▸ EXERCISE REQUIREMENTS
Provide only the number of lines in the listing that contain the string "Yosys".

▸ DATA PROVIDED
----------------------------------------
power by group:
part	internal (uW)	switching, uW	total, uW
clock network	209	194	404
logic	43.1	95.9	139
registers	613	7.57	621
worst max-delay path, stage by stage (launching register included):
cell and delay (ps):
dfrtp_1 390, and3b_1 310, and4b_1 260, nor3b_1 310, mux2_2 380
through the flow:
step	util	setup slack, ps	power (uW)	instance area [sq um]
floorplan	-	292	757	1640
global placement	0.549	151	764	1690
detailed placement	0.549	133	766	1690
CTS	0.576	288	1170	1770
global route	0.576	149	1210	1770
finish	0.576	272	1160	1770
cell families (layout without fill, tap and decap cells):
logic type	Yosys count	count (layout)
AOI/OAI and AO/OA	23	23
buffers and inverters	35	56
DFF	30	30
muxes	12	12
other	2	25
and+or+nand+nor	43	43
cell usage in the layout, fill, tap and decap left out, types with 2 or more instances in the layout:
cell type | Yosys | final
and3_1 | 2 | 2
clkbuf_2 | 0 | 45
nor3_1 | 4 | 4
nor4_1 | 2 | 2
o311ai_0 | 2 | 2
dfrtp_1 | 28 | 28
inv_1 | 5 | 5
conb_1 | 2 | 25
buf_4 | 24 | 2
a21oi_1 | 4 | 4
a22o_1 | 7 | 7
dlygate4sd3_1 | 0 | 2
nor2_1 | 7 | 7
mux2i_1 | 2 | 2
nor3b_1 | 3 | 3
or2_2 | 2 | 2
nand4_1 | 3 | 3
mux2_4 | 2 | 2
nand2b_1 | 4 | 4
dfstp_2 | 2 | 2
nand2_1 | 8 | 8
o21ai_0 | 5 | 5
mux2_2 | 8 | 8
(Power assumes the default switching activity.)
`config.mk`:
```
export PLATFORM = sky130hd
export DESIGN_NAME = sdlcft_core
export DESIGN_NICKNAME = d
export VERILOG_FILES = /design/src/shared/sdlcft_pkg.sv /design/src/rtl/sdlcft_core.sv
export VERILOG_INCLUDE_DIRS = /design/src /design/src/shared
export SDC_FILE = /design/constraint.sdc
export NUM_CORES = 1
export LEC_CHECK = 0
export BUFFER_PORTS_ARGS = -buffer_cell sky130_fd_sc_hd__buf_4
export CAP_MARGIN = 20
export CORE_MARGIN = 3
export CORE_UTILIZATION = 35
export CTS_BUF_LIST = sky130_fd_sc_hd__clkbuf_2
export CTS_CLUSTER_DIAMETER = 200
export CTS_CLUSTER_SIZE = 8
export DETAILED_ROUTE_END_ITERATION = 16
export GPL_ROUTABILITY_DRIVEN = 0
export GPL_TIMING_DRIVEN = 0
export PLACE_DENSITY = 0.53
export SYNTH_ARGS = -nofsm -noshare
export SYNTH_HDL_FRONTEND = slang
export SYNTH_SLANG_ARGS = --single-unit
```
`constraint.sdc`:
```
create_clock -name mclk -period 4.7 [get_ports mclk]
set_input_delay 0 -clock mclk [delete_from_list [all_inputs] [get_ports mclk]]
set_output_delay 0 -clock mclk [all_outputs]
set_load 0.005 [all_outputs]
```
## src/core/umtc_consts.vh

```
// Purpose: shared offsets, field positions and reset values of the serial control block
// Assumes: 8-bit register port, byte offsets on word boundaries
// Notes:   included by every design file of the block
`ifndef UMTC_CONSTS_VH
`define UMTC_CONSTS_VH

// register offsets on the plain register port
`define UMTC_ADDR_MODE      8'h00
`define UMTC_ADDR_CTRL      8'h04
`define UMTC_ADDR_STATUS    8'h08
`define UMTC_ADDR_RXDATA    8'h0C
`define UMTC_ADDR_TXDATA    8'h10
`define UMTC_ADDR_IRQ_STAT  8'h14
`define UMTC_ADDR_IRQ_MASK  8'h18

// serial_mode_reg fields
`define UMTC_MODE_SYNC      7
`define UMTC_MODE_MP        2

// serial_control_reg fields
`define UMTC_CTRL_TIE       7
`define UMTC_CTRL_RIE       6
`define UMTC_CTRL_TE        5
`define UMTC_CTRL_RE        4
`define UMTC_CTRL_MULTIPROC_IRQ_ENABLE      3
`define UMTC_CTRL_TX_END_IRQ_ENABLE      2

// serial_status_reg fields
`define UMTC_STAT_TX_EMPTY_FLAG      7
`define UMTC_STAT_RX_FULL_FLAG      6
`define UMTC_STAT_OVERRUN_FLAG      5
`define UMTC_STAT_FER       4
`define UMTC_STAT_TX_END_FLAG      2
`define UMTC_STAT_MPB       1

// interrupt status and mask fields
`define UMTC_IRQ_RXF        0
`define UMTC_IRQ_RXE        1
`define UMTC_IRQ_TX_END_FLAG       2
`define UMTC_IRQ_TXE        3

// reset values
`define UMTC_RST_MODE       8'h00
`define UMTC_RST_CTRL       8'h00
`define UMTC_RST_STATUS     8'h84
`define UMTC_RST_DATA       8'h00
`define UMTC_RST_IRQ        4'h0

`endif

```

## src/core/umtc_rx_gate.v

```verilog
// Purpose: decides what a finished receive frame may do to the receive flags
// Assumes: frame done is a one-cycle pulse with data, multiproc bit and framing error valid beside it
// Notes:   purely combinational, the top module owns all state
`timescale 1ns/1ps
`include "umtc_consts.vh"

module umtc_rx_gate (
	input  wire       i_frame_done,   // receiver finished a frame
	input  wire       i_frame_mpb,    // multiproc bit of that frame
	input  wire       i_frame_ferr,   // stop bit was bad
	input  wire       i_multiproc_irq_enable,         // multiproc irq enable as stored
	input  wire       i_sync_mode,    // clock synchronous mode selected
	input  wire       i_mp_mode,      // multiproc mode selected
	input  wire       i_rx_full,      // receive data register still unread
	output reg        o_accept,       // move frame into receive data register
	output reg        o_set_fer,      // raise framing error flag
	output reg        o_set_overrun_flag,     // raise overrun flag
	output reg        o_id_seen,      // frame ended a filtering period
	output reg        o_mpb_upd       // update multiproc bit flag
);

	reg filtering;                    // filter actually in force

	// one decision per frame
	always @* begin
		// enable only counts in async multiproc mode
		filtering  = i_multiproc_irq_enable & ~i_sync_mode & i_mp_mode;
		o_accept   = 1'b0;
		o_set_fer  = 1'b0;
		o_set_overrun_flag = 1'b0;
		o_id_seen  = 1'b0;
		o_mpb_upd  = 1'b0;
		if (i_frame_done) begin
			if (!filtering) begin
				// normal receive, no filtering on the multiproc bit
				o_mpb_upd  = i_mp_mode & ~i_sync_mode;
				o_set_overrun_flag = i_rx_full;
				o_accept   = ~i_rx_full;
				o_set_fer  = i_frame_ferr & ~i_rx_full;
			end else if (i_frame_mpb) begin
				// id frame ends filtering, flags may be set again
				o_id_seen  = 1'b1;
				o_mpb_upd  = 1'b1;
				o_set_overrun_flag = i_rx_full;
				o_accept   = ~i_rx_full;
				o_set_fer  = i_frame_ferr & ~i_rx_full;
			end else begin
				// data frame for another station: no transfer, no error
				o_accept   = 1'b0;
			end
		end
	end

endmodule

```

## src/core/umtc_ctrl.v

```verilog
// Purpose: serial control and status registers with multiproc filtering and transmit-end request
// Assumes: receiver and transmitter shift logic sit outside and talk through pulses
// Notes:   all outputs registered, so requests trail their flags by one clock
//
// Functional notes
// - multiproc enable counts only in async multiproc mode
// - enable clear means normal reception, no filtering
// - enable set suppresses receive requests and flags
// - while filtering, no transfer and no error detection
// - enable cleared by software zero or id frame
// - id frame sets multiproc bit flag
// - id frame clears enable, error flags allowed again
// - id frame raises receive requests if enabled
// - transmit end when msb sent, no data waiting
// - transmit end enable gates transmit end request
// - request dropped by clearing enable or both flags
//
// Our own choices: strobed register access and the register addresses.
`timescale 1ns/1ps
`include "umtc_consts.vh"

module umtc_ctrl (
	input  wire       I_SYS_CLK,        // peripheral clock, 20 MHz
	input  wire       I_RST,            // asynchronous reset, active high
	input  wire       I_CE,             // clock enable, freezes all state while low
	input  wire [7:0] I_ADDR,           // register byte address
	input  wire [7:0] I_WDATA,          // register write data
	input  wire       I_WR,             // write strobe
	input  wire       I_RD,             // read strobe
	input  wire       I_RX_FRAME_DONE,  // receiver finished a frame, one cycle
	input  wire [7:0] I_RX_DATA,        // received data byte
	input  wire       I_RX_MPB,         // received multiproc bit
	input  wire       I_RX_FERR,        // received stop bit was bad
	input  wire       I_TX_TAKE,        // transmitter loaded the transmit data, one cycle
	input  wire       I_TX_MSB,         // transmitter shifting the msb of a frame, one cycle
	output reg  [7:0] O_RDATA,          // read data, valid the cycle after a read
	output reg  [7:0] O_TX_DATA,        // byte offered to the transmitter
	output reg        O_TX_VALID,       // transmit data waiting for the transmitter
	output reg        O_RX_ENABLE,      // receiver enabled
	output reg        O_TX_ENABLE,      // transmitter enabled
	output reg        O_RX_FULL_REQ,    // receive-data-full request
	output reg        O_RX_ERROR_REQ,   // receive-error request
	output reg        O_TX_EMPTY_REQ,   // transmit-empty request
	output reg        O_TX_END_REQ,     // transmit-end request
	output reg        O_IRQ             // combined interrupt, level
);

	// flag update where a hardware set always beats a clear
	function flag_upd;
		input cur;
		input set;
		input clr;
		begin
			flag_upd = set | (cur & ~clr);
		end
	endfunction

	// reset image of the status flags, bit-selected so no reset value is truncated
	localparam [7:0] rst_status = `UMTC_RST_STATUS;

	// register image
	reg  [7:0] mode_r;                  // serial mode register
	reg  [7:0] ctrl_r;                  // serial control register
	reg  [7:0] rx_data_r;               // receive data register
	reg  [7:0] tx_data_r;               // transmit data register
	reg        tx_empty_flag_r;                  // transmit empty flag
	reg        rx_full_flag_r;                  // receive full flag
	reg        overrun_flag_r;                  // overrun flag
	reg        fer_r;                   // framing error flag
	reg        tx_end_flag_r;                  // transmit end flag
	reg        mpb_r;                   // multiproc bit flag
	reg  [7:0] arm_r;                   // status bits read as one, ready for a zero write
	reg  [3:0] irq_stat_r;              // sticky interrupt status
	reg  [3:0] irq_mask_r;              // interrupt mask
	reg  [3:0] req_prev_r;              // requests one clock ago, for edge capture

	// next values
	reg  [7:0] ctrl_nxt;
	reg        tx_empty_flag_nxt;
	reg        rx_full_flag_nxt;
	reg        overrun_flag_nxt;
	reg        fer_nxt;
	reg        tx_end_flag_nxt;
	reg        mpb_nxt;
	reg  [3:0] req_nxt;

	// decoded strobes
	wire       wr_mode   = I_WR & (I_ADDR == `UMTC_ADDR_MODE);
	wire       wr_ctrl   = I_WR & (I_ADDR == `UMTC_ADDR_CTRL);
	wire       wr_stat   = I_WR & (I_ADDR == `UMTC_ADDR_STATUS);
	wire       wr_tx     = I_WR & (I_ADDR == `UMTC_ADDR_TXDATA);
	wire       wr_istat  = I_WR & (I_ADDR == `UMTC_ADDR_IRQ_STAT);
	wire       wr_imask  = I_WR & (I_ADDR == `UMTC_ADDR_IRQ_MASK);
	wire       rd_stat   = I_RD & (I_ADDR == `UMTC_ADDR_STATUS);

	// zero write to an armed status bit clears it
	wire [7:0] stat_clr  = {8{wr_stat}} & ~I_WDATA & arm_r;

	// frame decisions from the gate
	wire       g_accept;
	wire       g_set_fer;
	wire       g_set_overrun_flag;
	wire       g_id_seen;
	wire       g_mpb_upd;

	// receiver disabled: finished frames are dropped
	wire       frame_ok  = I_RX_FRAME_DONE & ctrl_r[`UMTC_CTRL_RE];

	umtc_rx_gate u_gate (
		.i_frame_done (frame_ok),
		.i_frame_mpb  (I_RX_MPB),
		.i_frame_ferr (I_RX_FERR),
		.i_multiproc_irq_enable       (ctrl_r[`UMTC_CTRL_MULTIPROC_IRQ_ENABLE]),
		.i_sync_mode  (mode_r[`UMTC_MODE_SYNC]),
		.i_mp_mode    (mode_r[`UMTC_MODE_MP]),
		.i_rx_full    (rx_full_flag_r),
		.o_accept     (g_accept),
		.o_set_fer    (g_set_fer),
		.o_set_overrun_flag   (g_set_overrun_flag),
		.o_id_seen    (g_id_seen),
		.o_mpb_upd    (g_mpb_upd)
	);

	// status view as software reads it
	wire [7:0] stat_view = {tx_empty_flag_r, rx_full_flag_r, overrun_flag_r, fer_r, 1'b0, tx_end_flag_r, mpb_r, 1'b0};

	// control register next value
	always @* begin
		ctrl_nxt = ctrl_r;
		if (wr_ctrl) begin
			// software write, a zero clears the multiproc enable
			ctrl_nxt = I_WDATA;
		end
		if (g_id_seen) begin
			// id frame clears the enable, wins over a same-cycle write
			ctrl_nxt[`UMTC_CTRL_MULTIPROC_IRQ_ENABLE] = 1'b0;
		end
	end

	// status flag next values
	always @* begin
		// only accepted frames set full and framing error, overrun only on a frame refused while full; none during filtering
		rx_full_flag_nxt = flag_upd(rx_full_flag_r, g_accept, stat_clr[`UMTC_STAT_RX_FULL_FLAG]);
		fer_nxt  = flag_upd(fer_r, g_set_fer, stat_clr[`UMTC_STAT_FER]);
		overrun_flag_nxt = flag_upd(overrun_flag_r, g_set_overrun_flag, stat_clr[`UMTC_STAT_OVERRUN_FLAG]);
		// id frame sets the multiproc bit flag
		mpb_nxt  = g_mpb_upd ? I_RX_MPB : mpb_r;
		// transmitter took the byte: register empty again
		tx_empty_flag_nxt = flag_upd(tx_empty_flag_r, I_TX_TAKE, stat_clr[`UMTC_STAT_TX_EMPTY_FLAG]);
		// msb going out with nothing new waiting ends transmission
		tx_end_flag_nxt = flag_upd(tx_end_flag_r, I_TX_MSB & tx_empty_flag_r, stat_clr[`UMTC_STAT_TX_END_FLAG]);
		// new data written and released clears the end flag as well
		if (stat_clr[`UMTC_STAT_TX_EMPTY_FLAG] && !I_TX_MSB) begin
			tx_end_flag_nxt = 1'b0;
		end
		if (!ctrl_r[`UMTC_CTRL_TE]) begin
			// transmitter off: empty flag held at one
			tx_empty_flag_nxt = 1'b1;
		end
	end

	// request next values from the flags as they now stand
	always @* begin
		req_nxt                = 4'h0;
		// receive requests only once the flags may be set, and only with enable
		req_nxt[`UMTC_IRQ_RXF] = rx_full_flag_r & ctrl_r[`UMTC_CTRL_RIE];
		req_nxt[`UMTC_IRQ_RXE] = (fer_r | overrun_flag_r) & ctrl_r[`UMTC_CTRL_RIE];
		// end flag and enable, withdrawn when either drops
		req_nxt[`UMTC_IRQ_TX_END_FLAG] = tx_end_flag_r & ctrl_r[`UMTC_CTRL_TX_END_IRQ_ENABLE];
		req_nxt[`UMTC_IRQ_TXE]  = tx_empty_flag_r & ctrl_r[`UMTC_CTRL_TIE] & ctrl_r[`UMTC_CTRL_TE];
	end

	// register file, flags and data
	always @(posedge I_SYS_CLK or posedge I_RST) begin
		if (I_RST) begin
			mode_r     <= `UMTC_RST_MODE;
			ctrl_r     <= `UMTC_RST_CTRL;
			rx_data_r  <= `UMTC_RST_DATA;
			tx_data_r  <= `UMTC_RST_DATA;
			tx_empty_flag_r     <= rst_status[`UMTC_STAT_TX_EMPTY_FLAG];
			rx_full_flag_r     <= 1'b0;
			overrun_flag_r     <= 1'b0;
			fer_r      <= 1'b0;
			tx_end_flag_r     <= rst_status[`UMTC_STAT_TX_END_FLAG];
			mpb_r      <= 1'b0;
			arm_r      <= 8'h00;
		end else if (I_CE) begin
			// mode writes; changing mode mid-frame is the user's hazard
			if (wr_mode) begin
				mode_r <= I_WDATA;
			end
			ctrl_r <= ctrl_nxt;
			if (wr_tx) begin
				tx_data_r <= I_WDATA;
			end
			// shift register to data register only when accepted
			if (g_accept) begin
				rx_data_r <= I_RX_DATA;
			end
			tx_empty_flag_r <= tx_empty_flag_nxt;
			rx_full_flag_r <= rx_full_flag_nxt;
			overrun_flag_r <= overrun_flag_nxt;
			fer_r  <= fer_nxt;
			tx_end_flag_r <= tx_end_flag_nxt;
			mpb_r  <= mpb_nxt;
			// reading a one arms its clear; both flags read together for the end request
			if (rd_stat) begin
				arm_r <= arm_r | stat_view;
			end else begin
				arm_r <= arm_r & ~stat_clr;
			end
		end
	end

	// interrupt capture, mask and outputs
	always @(posedge I_SYS_CLK or posedge I_RST) begin
		if (I_RST) begin
			irq_stat_r     <= `UMTC_RST_IRQ;
			irq_mask_r     <= `UMTC_RST_IRQ;
			req_prev_r     <= `UMTC_RST_IRQ;
			O_RX_FULL_REQ  <= 1'b0;
			O_RX_ERROR_REQ <= 1'b0;
			O_TX_END_REQ   <= 1'b0;
			O_TX_EMPTY_REQ <= 1'b0;
			O_IRQ          <= 1'b0;
		end else if (I_CE) begin
			req_prev_r <= req_nxt;
			// rising request sets a sticky bit; a set beats a same-cycle one write
			irq_stat_r <= (req_nxt & ~req_prev_r) |
			              (irq_stat_r & ~({4{wr_istat}} & I_WDATA[3:0]));
			if (wr_imask) begin
				irq_mask_r <= I_WDATA[3:0];
			end
			O_RX_FULL_REQ  <= req_nxt[`UMTC_IRQ_RXF];
			O_RX_ERROR_REQ <= req_nxt[`UMTC_IRQ_RXE];
			O_TX_END_REQ   <= req_nxt[`UMTC_IRQ_TX_END_FLAG];
			O_TX_EMPTY_REQ <= req_nxt[`UMTC_IRQ_TXE];
			O_IRQ          <= |(irq_stat_r & irq_mask_r);
		end
	end

	// transmitter and enable outputs
	always @(posedge I_SYS_CLK or posedge I_RST) begin
		if (I_RST) begin
			O_TX_DATA   <= `UMTC_RST_DATA;
			O_TX_VALID  <= 1'b0;
			O_RX_ENABLE <= 1'b0;
			O_TX_ENABLE <= 1'b0;
		end else if (I_CE) begin
			O_TX_DATA   <= tx_data_r;
			// valid drops the cycle after a take, so no byte is sent twice
			O_TX_VALID  <= ~tx_empty_flag_nxt & ctrl_nxt[`UMTC_CTRL_TE];
			O_RX_ENABLE <= ctrl_nxt[`UMTC_CTRL_RE];
			O_TX_ENABLE <= ctrl_nxt[`UMTC_CTRL_TE];
		end
	end

	// read port, data stands one cycle only
	always @(posedge I_SYS_CLK or posedge I_RST) begin
		if (I_RST) begin
			O_RDATA <= 8'h00;
		end else if (I_CE) begin
			O_RDATA <= 8'h00;
			if (I_RD) begin
				case (I_ADDR)
					`UMTC_ADDR_MODE:     O_RDATA <= mode_r;
					`UMTC_ADDR_CTRL:     O_RDATA <= ctrl_r;
					`UMTC_ADDR_STATUS:   O_RDATA <= stat_view;
					`UMTC_ADDR_RXDATA:   O_RDATA <= rx_data_r;
					`UMTC_ADDR_TXDATA:   O_RDATA <= tx_data_r;
					`UMTC_ADDR_IRQ_STAT: O_RDATA <= {4'h0, irq_stat_r};
					`UMTC_ADDR_IRQ_MASK: O_RDATA <= {4'h0, irq_mask_r};
					// unmapped addresses read as zero
					default:             O_RDATA <= 8'h00;
				endcase
			end
		end
	end

endmodule

```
----------------------------------------
▸ REPLY
2